• **WORK REQUIRED**
Please copy each line of the records below that holds the word "configuration".

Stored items
□ □ □
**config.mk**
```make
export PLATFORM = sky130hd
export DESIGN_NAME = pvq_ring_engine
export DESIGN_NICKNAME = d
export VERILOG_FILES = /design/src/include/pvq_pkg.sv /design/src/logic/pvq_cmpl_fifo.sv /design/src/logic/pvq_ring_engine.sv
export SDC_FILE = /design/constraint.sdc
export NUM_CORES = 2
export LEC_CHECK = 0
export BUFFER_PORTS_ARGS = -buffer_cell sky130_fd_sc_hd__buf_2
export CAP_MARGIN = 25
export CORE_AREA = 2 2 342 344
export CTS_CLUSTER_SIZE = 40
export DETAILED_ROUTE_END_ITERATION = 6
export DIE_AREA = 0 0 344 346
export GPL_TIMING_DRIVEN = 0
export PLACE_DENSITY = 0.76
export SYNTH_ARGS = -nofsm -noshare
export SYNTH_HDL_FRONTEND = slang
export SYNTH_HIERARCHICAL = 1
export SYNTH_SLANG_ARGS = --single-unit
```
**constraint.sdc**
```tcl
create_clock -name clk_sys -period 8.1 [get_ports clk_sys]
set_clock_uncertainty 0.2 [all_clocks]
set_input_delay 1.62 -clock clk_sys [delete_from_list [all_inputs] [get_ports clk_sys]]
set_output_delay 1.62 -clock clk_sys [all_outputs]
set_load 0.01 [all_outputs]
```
□ □ □
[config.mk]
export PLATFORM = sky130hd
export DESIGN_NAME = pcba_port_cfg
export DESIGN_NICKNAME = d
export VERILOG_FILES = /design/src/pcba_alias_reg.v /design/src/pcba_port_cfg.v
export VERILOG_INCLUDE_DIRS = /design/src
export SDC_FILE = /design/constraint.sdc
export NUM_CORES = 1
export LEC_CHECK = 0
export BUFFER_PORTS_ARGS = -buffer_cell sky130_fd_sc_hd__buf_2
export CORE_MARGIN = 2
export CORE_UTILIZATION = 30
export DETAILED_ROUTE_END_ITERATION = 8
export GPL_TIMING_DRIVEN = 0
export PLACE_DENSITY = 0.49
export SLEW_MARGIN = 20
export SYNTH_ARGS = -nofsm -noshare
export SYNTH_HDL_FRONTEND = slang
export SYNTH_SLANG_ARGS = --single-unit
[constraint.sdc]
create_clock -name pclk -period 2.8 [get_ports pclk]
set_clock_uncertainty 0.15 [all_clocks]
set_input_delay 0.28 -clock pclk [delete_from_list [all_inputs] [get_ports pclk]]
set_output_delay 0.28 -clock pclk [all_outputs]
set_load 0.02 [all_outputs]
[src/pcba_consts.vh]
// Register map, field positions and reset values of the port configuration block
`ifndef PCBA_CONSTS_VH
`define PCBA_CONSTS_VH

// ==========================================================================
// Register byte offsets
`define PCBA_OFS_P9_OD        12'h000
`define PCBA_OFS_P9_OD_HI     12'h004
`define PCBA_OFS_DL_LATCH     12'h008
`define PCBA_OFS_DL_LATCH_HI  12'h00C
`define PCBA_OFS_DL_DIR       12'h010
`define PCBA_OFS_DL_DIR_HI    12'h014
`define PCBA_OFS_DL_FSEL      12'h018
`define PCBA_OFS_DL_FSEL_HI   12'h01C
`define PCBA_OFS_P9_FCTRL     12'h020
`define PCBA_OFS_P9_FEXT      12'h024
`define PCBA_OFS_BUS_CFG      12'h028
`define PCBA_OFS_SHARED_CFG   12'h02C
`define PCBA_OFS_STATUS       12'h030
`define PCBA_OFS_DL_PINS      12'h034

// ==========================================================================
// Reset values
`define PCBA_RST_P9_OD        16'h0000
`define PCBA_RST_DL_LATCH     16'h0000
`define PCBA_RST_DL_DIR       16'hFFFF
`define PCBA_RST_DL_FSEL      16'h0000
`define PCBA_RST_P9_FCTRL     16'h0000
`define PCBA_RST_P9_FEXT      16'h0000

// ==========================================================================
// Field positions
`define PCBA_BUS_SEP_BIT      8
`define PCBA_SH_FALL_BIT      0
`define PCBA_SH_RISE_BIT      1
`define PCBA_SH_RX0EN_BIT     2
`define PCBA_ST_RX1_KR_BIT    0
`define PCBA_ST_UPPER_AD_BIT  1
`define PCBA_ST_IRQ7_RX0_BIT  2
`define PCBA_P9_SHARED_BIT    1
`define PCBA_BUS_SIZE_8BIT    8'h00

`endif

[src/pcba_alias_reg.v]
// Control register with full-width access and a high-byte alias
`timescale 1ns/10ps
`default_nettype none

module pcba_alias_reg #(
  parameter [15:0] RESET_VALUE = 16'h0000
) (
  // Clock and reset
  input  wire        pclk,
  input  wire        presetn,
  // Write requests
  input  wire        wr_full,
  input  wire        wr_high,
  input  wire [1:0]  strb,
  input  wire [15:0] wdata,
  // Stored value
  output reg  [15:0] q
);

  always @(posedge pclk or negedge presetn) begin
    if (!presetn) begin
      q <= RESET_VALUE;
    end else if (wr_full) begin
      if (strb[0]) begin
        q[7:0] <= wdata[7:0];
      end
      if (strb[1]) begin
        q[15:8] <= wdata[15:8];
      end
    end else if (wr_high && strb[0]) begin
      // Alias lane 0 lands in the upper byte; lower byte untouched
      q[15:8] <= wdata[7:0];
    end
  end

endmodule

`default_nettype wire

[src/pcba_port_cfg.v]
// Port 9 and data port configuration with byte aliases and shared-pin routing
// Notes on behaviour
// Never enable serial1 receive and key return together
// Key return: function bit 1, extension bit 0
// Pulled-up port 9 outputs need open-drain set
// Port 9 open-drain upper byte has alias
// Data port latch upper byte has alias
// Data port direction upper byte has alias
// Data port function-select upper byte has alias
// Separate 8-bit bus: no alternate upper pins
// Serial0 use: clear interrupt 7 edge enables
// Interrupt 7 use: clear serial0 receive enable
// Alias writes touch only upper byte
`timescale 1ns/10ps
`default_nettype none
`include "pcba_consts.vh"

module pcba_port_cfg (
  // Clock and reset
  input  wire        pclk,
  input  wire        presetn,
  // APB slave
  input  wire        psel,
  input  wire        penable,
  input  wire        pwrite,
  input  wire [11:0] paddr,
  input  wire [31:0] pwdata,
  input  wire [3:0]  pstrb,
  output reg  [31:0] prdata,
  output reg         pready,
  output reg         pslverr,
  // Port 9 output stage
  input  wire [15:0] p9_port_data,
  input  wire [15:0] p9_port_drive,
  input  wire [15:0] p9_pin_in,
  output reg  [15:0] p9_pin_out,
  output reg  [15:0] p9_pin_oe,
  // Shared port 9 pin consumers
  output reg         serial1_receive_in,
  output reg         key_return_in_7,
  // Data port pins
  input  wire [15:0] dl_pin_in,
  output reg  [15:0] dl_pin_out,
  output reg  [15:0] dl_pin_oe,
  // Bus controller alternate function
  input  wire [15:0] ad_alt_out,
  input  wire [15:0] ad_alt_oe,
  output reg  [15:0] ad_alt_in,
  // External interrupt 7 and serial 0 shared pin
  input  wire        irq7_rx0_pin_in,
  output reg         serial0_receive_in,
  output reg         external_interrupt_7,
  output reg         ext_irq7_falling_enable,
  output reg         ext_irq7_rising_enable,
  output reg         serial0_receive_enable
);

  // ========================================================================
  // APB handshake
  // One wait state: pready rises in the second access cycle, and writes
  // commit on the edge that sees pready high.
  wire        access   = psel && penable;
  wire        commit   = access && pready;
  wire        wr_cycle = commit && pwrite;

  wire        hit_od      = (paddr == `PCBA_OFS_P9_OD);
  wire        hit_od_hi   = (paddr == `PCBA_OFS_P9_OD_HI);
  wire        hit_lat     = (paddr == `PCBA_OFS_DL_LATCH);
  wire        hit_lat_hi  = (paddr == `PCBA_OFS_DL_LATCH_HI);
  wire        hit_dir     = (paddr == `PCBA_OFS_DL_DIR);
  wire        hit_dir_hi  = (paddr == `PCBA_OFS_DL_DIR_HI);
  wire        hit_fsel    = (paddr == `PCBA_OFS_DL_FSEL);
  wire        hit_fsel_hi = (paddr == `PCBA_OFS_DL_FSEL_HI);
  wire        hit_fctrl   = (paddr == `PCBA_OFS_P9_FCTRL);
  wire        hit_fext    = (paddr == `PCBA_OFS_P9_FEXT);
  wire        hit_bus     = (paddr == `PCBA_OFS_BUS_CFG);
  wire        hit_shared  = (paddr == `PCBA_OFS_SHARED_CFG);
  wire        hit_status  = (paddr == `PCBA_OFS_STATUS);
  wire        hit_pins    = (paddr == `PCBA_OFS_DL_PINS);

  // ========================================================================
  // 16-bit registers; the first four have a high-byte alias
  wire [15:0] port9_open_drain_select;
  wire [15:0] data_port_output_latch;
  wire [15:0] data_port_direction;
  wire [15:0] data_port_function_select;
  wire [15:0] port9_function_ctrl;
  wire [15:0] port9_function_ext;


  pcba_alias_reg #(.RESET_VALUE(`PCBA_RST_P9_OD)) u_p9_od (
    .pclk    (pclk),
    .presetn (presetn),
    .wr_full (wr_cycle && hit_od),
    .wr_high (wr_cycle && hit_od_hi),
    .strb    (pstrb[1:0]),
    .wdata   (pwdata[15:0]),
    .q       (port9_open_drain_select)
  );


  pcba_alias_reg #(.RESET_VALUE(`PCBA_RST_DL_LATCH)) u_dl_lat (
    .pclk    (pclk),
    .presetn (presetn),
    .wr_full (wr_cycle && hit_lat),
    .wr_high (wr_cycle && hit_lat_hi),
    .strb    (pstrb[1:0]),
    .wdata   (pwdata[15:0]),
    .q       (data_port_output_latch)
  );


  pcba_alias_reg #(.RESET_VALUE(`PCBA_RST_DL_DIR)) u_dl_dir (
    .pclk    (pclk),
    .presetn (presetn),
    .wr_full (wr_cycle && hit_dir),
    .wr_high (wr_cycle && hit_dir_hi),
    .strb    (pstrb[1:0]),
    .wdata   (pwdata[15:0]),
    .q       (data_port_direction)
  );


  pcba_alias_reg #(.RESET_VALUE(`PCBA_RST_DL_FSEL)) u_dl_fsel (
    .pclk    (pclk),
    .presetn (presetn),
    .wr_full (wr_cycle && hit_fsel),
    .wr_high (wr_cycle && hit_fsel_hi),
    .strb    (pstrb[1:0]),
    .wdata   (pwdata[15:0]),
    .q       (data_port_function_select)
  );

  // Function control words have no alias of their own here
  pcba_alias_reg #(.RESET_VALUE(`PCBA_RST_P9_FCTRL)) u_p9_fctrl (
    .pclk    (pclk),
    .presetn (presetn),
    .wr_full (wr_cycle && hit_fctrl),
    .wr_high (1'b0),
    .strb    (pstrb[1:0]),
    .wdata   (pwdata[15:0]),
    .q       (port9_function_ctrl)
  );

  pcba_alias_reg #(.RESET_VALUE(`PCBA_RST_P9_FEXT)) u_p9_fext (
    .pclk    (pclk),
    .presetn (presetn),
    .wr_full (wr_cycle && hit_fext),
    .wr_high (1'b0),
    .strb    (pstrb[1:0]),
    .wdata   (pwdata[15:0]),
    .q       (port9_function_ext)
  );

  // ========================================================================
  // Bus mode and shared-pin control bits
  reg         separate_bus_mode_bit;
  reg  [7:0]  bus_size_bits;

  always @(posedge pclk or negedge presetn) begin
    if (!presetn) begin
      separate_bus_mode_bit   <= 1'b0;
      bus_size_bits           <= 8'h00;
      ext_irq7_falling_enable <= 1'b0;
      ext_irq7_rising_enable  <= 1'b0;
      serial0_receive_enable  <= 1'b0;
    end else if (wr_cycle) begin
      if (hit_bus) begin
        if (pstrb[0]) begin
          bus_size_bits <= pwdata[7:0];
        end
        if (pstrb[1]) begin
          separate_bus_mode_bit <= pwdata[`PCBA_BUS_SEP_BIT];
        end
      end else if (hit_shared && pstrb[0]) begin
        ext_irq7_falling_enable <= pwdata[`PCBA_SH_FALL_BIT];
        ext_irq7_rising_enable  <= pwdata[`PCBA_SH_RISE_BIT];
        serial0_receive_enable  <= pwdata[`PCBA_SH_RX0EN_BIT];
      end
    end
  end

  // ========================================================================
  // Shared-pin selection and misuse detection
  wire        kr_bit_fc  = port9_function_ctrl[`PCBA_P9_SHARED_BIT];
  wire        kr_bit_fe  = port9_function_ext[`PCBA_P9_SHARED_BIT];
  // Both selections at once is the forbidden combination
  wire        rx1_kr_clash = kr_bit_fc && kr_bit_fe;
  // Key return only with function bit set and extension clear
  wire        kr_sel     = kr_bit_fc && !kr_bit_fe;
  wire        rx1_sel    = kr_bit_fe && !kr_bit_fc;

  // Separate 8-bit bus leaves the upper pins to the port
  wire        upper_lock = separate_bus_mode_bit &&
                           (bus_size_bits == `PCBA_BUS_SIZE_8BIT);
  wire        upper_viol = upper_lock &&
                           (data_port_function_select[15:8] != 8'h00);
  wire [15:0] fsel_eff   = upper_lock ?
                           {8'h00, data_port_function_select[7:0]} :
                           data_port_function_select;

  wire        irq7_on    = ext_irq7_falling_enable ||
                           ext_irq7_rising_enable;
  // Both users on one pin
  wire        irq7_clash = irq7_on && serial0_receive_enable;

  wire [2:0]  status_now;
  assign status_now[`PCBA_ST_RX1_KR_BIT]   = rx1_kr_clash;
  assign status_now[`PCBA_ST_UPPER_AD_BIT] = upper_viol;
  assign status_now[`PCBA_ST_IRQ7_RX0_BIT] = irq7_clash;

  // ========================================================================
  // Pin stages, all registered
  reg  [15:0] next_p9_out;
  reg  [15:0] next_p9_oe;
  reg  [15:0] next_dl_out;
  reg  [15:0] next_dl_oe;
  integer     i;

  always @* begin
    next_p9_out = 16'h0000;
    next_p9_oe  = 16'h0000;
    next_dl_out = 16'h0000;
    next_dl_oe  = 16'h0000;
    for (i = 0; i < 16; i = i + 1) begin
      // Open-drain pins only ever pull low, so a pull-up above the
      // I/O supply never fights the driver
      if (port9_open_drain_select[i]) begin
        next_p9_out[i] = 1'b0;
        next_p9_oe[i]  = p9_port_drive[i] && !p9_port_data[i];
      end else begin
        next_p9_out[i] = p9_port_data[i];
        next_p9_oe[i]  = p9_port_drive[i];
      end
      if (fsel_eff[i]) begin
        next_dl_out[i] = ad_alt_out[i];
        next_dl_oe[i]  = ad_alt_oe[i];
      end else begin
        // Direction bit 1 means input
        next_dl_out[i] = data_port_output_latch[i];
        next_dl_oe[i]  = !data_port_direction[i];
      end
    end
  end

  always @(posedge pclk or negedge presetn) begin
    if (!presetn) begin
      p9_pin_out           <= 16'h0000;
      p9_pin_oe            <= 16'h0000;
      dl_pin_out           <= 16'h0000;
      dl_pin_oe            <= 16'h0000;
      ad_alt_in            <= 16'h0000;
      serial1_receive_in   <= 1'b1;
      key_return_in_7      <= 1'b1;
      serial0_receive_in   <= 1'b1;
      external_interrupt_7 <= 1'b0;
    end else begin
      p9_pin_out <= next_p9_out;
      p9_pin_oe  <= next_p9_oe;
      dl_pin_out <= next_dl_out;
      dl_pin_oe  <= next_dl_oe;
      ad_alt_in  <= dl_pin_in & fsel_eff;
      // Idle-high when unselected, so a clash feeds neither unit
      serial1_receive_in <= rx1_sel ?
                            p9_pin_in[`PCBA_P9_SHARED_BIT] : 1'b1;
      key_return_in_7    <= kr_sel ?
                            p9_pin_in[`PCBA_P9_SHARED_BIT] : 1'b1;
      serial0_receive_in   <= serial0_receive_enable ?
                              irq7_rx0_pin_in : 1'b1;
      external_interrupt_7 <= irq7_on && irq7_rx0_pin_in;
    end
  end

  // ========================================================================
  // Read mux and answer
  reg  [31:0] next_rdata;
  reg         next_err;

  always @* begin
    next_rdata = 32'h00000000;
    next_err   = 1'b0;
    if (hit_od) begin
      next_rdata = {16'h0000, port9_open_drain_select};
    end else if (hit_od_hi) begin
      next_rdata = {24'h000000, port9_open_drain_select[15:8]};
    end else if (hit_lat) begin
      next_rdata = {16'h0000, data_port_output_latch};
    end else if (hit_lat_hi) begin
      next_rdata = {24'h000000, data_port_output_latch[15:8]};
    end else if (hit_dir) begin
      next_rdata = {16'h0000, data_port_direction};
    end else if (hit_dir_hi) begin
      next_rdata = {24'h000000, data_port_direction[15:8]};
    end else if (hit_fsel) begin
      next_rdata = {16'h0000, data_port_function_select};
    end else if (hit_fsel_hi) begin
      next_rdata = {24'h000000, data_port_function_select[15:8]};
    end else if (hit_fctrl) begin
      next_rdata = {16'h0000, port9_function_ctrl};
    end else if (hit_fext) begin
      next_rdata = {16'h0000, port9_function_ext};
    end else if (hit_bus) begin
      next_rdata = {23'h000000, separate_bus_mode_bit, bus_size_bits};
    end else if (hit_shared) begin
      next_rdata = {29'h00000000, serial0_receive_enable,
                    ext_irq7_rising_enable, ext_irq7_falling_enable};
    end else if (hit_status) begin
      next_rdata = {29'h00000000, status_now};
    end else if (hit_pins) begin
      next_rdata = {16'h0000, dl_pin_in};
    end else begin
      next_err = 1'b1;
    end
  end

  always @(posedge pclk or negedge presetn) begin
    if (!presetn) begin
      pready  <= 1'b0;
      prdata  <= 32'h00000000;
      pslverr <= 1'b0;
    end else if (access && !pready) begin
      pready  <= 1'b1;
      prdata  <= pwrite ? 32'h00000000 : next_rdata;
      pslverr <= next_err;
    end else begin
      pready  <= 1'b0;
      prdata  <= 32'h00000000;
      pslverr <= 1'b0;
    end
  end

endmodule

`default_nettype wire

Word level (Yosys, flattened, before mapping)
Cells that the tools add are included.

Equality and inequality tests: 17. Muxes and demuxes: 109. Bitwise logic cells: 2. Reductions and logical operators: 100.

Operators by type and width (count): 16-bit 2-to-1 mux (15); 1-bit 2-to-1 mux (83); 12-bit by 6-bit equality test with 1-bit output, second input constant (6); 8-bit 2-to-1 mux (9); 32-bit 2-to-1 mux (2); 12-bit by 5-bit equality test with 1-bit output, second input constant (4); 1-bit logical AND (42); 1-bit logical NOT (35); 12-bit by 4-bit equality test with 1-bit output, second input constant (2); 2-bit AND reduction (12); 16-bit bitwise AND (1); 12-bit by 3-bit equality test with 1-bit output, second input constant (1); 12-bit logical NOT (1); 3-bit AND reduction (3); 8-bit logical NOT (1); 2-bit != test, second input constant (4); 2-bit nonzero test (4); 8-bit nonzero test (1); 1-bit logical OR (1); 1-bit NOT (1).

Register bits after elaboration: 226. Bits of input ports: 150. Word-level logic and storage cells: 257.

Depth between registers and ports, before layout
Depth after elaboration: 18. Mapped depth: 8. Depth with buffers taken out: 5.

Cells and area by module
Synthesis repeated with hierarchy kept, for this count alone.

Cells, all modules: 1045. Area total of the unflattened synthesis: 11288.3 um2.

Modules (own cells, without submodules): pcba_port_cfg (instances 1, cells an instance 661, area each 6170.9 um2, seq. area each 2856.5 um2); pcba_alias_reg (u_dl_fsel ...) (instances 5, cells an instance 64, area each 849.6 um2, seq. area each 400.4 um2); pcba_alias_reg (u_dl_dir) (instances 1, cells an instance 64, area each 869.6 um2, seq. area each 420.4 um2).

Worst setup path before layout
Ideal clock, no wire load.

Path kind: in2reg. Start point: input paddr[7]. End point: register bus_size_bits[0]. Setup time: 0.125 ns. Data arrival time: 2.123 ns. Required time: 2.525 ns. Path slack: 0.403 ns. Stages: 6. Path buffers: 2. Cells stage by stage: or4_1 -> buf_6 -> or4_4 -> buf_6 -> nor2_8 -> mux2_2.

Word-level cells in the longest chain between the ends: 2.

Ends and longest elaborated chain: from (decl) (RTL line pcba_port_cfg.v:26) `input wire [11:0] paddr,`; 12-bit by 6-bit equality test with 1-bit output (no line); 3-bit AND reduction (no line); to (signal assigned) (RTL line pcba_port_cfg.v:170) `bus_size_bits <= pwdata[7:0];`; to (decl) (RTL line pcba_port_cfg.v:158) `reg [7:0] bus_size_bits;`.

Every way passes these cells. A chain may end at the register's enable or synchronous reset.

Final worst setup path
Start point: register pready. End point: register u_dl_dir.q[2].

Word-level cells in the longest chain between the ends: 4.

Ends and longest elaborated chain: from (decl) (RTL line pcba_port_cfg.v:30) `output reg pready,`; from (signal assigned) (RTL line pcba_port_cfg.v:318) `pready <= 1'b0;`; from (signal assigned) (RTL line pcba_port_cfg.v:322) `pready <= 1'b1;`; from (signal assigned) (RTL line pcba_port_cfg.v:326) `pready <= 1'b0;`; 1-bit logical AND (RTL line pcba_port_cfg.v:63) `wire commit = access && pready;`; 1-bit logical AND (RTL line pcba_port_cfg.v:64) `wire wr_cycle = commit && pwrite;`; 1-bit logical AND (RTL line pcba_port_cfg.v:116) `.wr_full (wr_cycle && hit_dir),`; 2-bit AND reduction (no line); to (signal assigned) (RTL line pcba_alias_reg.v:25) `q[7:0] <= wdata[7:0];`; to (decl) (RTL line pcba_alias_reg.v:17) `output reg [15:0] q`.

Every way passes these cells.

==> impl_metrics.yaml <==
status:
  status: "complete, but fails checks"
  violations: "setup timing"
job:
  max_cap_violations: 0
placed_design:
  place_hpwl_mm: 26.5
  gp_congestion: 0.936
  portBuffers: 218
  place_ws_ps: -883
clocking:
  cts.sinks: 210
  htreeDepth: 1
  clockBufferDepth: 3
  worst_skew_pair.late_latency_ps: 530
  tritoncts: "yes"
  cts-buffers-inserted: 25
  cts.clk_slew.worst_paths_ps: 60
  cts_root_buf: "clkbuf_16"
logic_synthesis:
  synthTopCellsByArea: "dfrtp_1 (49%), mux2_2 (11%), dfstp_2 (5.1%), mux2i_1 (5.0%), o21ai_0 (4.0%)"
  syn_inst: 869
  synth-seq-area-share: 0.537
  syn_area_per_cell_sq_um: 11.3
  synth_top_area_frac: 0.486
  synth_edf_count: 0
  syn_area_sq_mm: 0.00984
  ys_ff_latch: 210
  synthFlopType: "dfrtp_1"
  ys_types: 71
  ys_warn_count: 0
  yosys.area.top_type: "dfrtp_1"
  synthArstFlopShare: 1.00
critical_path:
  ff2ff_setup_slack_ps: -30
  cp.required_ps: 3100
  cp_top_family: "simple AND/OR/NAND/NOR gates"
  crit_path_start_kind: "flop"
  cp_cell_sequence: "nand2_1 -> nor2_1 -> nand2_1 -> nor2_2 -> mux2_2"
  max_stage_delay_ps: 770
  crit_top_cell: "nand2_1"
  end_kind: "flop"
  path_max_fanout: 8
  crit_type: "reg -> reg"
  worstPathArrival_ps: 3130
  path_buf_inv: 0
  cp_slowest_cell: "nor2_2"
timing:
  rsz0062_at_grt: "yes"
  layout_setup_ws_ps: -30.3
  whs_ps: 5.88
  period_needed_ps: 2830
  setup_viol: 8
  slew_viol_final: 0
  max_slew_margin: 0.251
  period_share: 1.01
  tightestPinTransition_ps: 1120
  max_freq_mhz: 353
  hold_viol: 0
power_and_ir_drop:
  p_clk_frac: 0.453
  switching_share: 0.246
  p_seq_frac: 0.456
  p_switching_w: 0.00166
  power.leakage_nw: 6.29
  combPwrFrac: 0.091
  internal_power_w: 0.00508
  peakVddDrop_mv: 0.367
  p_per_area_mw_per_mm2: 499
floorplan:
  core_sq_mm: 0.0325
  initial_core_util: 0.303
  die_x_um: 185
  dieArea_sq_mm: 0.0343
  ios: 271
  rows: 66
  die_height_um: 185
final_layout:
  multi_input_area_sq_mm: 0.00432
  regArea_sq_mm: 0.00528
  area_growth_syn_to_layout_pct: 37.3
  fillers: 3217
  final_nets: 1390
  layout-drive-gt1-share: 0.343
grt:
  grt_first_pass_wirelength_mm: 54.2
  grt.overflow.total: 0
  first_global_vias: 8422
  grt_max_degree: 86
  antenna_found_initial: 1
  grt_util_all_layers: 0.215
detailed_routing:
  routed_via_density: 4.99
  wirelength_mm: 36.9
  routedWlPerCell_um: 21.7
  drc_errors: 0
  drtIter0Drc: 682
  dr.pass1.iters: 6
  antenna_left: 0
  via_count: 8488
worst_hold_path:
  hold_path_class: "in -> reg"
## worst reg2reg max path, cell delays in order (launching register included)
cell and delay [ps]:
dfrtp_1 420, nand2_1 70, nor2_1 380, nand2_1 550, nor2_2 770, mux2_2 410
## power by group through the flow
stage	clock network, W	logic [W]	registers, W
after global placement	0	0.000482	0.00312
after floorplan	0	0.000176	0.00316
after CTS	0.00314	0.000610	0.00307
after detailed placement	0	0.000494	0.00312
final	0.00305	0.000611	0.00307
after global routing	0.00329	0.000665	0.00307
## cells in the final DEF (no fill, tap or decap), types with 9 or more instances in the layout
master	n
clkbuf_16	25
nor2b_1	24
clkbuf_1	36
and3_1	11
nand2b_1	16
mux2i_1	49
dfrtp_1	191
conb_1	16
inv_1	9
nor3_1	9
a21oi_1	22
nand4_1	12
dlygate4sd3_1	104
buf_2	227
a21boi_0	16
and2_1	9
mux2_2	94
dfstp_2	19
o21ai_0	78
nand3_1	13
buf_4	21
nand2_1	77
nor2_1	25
□ □ □
• **REPLY TO THE TASK**
// Register map, field positions and reset values of the port configuration block
// Port 9 and data port configuration with byte aliases and shared-pin routing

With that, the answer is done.